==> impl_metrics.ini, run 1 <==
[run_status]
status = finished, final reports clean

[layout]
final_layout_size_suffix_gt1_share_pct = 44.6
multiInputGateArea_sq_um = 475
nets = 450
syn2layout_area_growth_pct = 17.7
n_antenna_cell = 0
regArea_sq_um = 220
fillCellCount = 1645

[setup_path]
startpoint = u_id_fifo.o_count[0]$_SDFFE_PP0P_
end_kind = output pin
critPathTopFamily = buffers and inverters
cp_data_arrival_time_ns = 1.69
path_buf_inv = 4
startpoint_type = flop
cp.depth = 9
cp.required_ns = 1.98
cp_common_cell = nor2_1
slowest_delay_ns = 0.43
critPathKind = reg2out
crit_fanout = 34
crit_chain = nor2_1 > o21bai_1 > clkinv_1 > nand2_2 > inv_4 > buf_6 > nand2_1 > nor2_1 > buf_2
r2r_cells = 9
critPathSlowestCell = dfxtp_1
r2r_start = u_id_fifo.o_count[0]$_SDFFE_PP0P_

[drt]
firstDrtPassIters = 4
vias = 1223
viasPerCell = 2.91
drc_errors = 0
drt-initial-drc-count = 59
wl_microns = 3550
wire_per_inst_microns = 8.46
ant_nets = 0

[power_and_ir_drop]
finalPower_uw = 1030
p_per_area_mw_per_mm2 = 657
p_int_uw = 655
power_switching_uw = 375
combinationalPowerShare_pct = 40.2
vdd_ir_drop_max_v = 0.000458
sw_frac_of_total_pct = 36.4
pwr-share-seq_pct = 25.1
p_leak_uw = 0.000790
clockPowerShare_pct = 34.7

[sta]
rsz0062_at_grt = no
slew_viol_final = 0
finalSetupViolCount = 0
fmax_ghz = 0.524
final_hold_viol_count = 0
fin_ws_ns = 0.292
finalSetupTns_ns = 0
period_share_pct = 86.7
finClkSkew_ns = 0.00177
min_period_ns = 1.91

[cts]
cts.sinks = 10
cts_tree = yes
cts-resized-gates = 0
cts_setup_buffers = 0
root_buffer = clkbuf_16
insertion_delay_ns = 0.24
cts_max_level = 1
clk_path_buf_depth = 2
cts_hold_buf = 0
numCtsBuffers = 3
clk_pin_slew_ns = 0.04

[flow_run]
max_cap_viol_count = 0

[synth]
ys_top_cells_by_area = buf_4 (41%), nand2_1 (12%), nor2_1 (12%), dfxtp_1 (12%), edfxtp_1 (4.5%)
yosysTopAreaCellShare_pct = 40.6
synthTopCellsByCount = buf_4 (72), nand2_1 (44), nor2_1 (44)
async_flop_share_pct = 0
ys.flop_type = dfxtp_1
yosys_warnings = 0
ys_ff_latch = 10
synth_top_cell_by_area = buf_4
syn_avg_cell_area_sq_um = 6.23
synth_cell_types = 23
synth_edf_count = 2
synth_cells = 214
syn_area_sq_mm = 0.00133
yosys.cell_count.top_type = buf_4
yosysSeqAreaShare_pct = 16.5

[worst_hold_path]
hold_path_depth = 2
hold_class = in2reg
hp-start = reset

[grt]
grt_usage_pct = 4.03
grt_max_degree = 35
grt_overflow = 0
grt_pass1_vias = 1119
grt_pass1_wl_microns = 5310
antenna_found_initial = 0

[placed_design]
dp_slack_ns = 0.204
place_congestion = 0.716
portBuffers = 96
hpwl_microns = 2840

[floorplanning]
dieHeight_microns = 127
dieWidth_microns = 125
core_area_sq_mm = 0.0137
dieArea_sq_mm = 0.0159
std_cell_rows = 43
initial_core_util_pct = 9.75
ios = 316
::::
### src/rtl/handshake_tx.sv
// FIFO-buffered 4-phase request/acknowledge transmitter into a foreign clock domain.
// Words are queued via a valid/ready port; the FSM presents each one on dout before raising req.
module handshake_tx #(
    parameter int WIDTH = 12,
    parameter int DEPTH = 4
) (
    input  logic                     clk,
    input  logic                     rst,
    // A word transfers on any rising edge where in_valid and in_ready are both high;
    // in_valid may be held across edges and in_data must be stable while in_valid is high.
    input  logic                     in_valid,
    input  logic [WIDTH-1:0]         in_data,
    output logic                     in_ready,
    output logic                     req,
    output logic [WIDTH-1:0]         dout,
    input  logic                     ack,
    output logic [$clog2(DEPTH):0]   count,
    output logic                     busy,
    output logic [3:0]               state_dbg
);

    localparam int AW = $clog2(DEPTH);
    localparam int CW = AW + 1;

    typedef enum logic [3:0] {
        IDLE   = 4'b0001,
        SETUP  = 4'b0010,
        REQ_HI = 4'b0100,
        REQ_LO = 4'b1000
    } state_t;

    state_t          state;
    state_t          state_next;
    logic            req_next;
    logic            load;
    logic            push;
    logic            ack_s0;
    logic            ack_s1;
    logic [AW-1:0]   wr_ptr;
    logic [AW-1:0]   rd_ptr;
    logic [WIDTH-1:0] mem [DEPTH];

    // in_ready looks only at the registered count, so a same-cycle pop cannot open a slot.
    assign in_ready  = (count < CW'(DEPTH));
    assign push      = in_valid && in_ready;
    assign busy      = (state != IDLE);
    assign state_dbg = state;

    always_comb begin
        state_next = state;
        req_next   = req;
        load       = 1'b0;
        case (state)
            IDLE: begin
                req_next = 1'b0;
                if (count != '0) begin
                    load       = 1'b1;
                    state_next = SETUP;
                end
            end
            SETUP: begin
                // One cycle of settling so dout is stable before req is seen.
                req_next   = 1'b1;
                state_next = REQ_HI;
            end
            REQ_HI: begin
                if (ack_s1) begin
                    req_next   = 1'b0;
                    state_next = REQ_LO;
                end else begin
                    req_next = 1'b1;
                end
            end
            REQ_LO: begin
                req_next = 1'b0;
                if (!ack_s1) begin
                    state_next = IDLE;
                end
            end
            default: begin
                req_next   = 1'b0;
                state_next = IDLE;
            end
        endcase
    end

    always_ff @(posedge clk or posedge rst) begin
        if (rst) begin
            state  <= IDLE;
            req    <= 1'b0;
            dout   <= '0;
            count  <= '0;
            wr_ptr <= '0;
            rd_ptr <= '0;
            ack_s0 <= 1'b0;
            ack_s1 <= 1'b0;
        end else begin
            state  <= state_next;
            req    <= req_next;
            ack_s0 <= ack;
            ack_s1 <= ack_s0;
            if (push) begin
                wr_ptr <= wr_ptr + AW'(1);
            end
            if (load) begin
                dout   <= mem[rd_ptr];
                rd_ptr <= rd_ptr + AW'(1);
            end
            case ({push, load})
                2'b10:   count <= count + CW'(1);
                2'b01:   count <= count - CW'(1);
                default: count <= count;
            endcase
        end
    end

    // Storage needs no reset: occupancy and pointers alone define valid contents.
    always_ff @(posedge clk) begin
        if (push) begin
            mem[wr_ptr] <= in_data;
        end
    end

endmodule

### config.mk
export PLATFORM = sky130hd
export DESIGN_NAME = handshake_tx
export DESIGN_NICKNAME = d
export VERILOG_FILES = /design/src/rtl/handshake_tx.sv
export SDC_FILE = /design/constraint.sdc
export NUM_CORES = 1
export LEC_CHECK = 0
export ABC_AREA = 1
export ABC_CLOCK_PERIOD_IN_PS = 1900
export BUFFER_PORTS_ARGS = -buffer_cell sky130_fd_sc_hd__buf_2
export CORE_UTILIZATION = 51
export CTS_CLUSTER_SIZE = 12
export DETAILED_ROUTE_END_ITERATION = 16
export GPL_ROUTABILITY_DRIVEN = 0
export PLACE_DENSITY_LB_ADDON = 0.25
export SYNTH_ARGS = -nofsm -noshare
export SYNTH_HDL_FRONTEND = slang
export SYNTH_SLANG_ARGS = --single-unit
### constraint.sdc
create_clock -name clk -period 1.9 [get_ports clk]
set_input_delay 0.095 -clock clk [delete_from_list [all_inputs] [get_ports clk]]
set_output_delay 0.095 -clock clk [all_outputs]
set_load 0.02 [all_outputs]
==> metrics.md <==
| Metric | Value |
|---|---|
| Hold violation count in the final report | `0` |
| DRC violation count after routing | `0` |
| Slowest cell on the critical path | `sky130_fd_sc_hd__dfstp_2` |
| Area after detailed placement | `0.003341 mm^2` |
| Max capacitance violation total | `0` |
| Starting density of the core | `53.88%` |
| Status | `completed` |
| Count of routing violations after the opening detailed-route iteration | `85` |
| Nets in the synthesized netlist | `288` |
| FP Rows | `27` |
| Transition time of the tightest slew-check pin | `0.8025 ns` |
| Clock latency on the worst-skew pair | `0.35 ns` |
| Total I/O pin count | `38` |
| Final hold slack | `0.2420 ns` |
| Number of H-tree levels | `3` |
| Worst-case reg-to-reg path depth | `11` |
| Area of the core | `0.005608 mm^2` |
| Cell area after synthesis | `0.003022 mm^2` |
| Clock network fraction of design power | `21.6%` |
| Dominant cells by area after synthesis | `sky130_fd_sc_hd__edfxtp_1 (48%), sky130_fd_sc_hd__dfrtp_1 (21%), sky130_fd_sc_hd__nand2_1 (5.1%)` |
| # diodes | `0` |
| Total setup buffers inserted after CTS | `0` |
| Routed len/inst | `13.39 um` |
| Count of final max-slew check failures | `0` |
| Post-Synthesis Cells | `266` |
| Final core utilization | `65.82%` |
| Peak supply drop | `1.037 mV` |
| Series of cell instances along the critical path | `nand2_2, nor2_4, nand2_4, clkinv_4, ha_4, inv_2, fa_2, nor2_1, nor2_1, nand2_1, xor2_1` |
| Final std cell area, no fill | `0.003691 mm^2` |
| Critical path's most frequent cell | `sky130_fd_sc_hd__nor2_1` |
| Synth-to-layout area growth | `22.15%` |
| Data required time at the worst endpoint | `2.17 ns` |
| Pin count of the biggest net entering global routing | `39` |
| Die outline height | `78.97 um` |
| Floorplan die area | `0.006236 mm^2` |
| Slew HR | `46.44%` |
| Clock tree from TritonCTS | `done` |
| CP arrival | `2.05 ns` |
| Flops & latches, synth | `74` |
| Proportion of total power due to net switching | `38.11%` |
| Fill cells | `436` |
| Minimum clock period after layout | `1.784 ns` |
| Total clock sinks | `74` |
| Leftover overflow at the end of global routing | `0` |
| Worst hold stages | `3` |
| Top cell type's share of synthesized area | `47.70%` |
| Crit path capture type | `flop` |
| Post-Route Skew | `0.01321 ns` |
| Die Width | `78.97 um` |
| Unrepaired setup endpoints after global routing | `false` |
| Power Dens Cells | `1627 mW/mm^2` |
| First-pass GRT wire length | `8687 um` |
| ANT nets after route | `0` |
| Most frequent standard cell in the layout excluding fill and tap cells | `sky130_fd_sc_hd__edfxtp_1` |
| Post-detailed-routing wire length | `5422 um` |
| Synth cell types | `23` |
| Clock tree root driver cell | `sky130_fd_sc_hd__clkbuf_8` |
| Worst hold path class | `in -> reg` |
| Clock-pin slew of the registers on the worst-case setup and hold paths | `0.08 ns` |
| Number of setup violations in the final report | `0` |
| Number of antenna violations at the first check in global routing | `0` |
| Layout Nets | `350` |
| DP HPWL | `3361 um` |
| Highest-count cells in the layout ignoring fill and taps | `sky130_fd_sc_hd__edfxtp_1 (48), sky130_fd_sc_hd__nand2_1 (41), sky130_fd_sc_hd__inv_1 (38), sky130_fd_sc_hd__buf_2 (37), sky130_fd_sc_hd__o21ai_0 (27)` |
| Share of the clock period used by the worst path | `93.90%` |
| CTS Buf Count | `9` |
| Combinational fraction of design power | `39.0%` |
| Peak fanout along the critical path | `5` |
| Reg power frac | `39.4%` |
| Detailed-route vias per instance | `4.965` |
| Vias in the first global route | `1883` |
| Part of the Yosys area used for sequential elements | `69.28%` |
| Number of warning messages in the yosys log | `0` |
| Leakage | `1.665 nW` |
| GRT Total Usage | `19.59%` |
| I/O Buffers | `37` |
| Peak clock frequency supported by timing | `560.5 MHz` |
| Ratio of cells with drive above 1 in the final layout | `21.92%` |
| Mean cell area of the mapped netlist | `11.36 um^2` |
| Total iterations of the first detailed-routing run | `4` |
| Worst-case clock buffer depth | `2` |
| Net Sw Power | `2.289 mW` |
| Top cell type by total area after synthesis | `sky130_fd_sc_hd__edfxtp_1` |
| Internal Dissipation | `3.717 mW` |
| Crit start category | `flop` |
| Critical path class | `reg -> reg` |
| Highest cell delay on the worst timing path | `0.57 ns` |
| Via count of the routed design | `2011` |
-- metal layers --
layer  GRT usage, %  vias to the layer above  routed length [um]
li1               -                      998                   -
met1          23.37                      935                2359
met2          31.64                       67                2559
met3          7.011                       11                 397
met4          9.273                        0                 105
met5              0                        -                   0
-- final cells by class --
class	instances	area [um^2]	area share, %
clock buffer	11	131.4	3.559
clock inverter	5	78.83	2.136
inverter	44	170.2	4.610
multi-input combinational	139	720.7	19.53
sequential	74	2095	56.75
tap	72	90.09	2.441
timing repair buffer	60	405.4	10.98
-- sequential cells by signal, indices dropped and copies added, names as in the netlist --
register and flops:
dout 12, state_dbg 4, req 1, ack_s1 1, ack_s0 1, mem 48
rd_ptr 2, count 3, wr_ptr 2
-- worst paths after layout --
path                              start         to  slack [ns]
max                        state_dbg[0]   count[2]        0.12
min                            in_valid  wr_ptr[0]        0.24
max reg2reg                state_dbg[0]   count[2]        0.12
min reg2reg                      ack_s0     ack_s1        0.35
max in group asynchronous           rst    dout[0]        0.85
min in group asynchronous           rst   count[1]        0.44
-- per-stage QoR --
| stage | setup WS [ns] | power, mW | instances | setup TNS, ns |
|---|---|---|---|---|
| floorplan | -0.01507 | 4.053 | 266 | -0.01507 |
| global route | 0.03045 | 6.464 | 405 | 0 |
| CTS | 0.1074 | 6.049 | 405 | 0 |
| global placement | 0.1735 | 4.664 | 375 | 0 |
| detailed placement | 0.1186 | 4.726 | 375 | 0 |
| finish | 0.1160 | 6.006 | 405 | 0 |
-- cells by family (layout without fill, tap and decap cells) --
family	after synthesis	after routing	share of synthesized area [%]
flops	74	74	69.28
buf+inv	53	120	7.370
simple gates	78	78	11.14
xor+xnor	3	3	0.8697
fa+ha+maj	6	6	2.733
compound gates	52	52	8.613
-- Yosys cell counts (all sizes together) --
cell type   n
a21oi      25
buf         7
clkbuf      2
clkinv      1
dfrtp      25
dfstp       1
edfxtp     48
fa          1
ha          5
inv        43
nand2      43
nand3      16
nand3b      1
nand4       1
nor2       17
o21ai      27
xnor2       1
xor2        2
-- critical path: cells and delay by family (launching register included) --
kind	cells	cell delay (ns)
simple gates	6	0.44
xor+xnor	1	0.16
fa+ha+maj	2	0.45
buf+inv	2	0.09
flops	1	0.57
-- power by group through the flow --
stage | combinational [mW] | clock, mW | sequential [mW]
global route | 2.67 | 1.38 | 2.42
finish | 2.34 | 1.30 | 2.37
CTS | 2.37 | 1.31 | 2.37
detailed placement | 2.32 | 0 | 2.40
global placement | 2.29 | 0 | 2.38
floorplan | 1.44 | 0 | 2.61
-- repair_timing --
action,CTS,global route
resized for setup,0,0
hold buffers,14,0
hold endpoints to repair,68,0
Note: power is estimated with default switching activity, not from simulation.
::::
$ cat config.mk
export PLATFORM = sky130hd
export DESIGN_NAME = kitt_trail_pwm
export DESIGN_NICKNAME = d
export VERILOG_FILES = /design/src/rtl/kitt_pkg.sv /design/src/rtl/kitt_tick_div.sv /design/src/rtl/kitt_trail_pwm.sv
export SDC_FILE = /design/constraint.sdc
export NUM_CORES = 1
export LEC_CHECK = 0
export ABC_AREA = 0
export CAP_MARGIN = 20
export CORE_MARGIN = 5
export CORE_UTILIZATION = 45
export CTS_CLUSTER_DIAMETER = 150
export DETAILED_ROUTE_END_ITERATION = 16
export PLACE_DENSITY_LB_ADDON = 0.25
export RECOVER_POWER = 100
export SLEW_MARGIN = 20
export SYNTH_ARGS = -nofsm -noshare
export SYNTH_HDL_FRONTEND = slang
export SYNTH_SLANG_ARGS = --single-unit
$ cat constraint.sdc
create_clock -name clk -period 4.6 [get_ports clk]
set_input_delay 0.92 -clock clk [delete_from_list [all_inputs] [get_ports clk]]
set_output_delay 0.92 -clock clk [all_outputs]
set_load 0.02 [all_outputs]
::::
Aim of the exercise: Above are the records; from them, give again exactly the lines from the one containing "impl_metrics.ini, run 1" to the one containing "critPathSlowestCell = dfxtp_1", both lines included, and nothing more.

Result:
==> impl_metrics.ini, run 1 <==
[run_status]
status = finished, final reports clean

[layout]
final_layout_size_suffix_gt1_share_pct = 44.6
multiInputGateArea_sq_um = 475
nets = 450
syn2layout_area_growth_pct = 17.7
n_antenna_cell = 0
regArea_sq_um = 220
fillCellCount = 1645

[setup_path]
startpoint = u_id_fifo.o_count[0]$_SDFFE_PP0P_
end_kind = output pin
critPathTopFamily = buffers and inverters
cp_data_arrival_time_ns = 1.69
path_buf_inv = 4
startpoint_type = flop
cp.depth = 9
cp.required_ns = 1.98
cp_common_cell = nor2_1
slowest_delay_ns = 0.43
critPathKind = reg2out
crit_fanout = 34
crit_chain = nor2_1 > o21bai_1 > clkinv_1 > nand2_2 > inv_4 > buf_6 > nand2_1 > nor2_1 > buf_2
r2r_cells = 9
critPathSlowestCell = dfxtp_1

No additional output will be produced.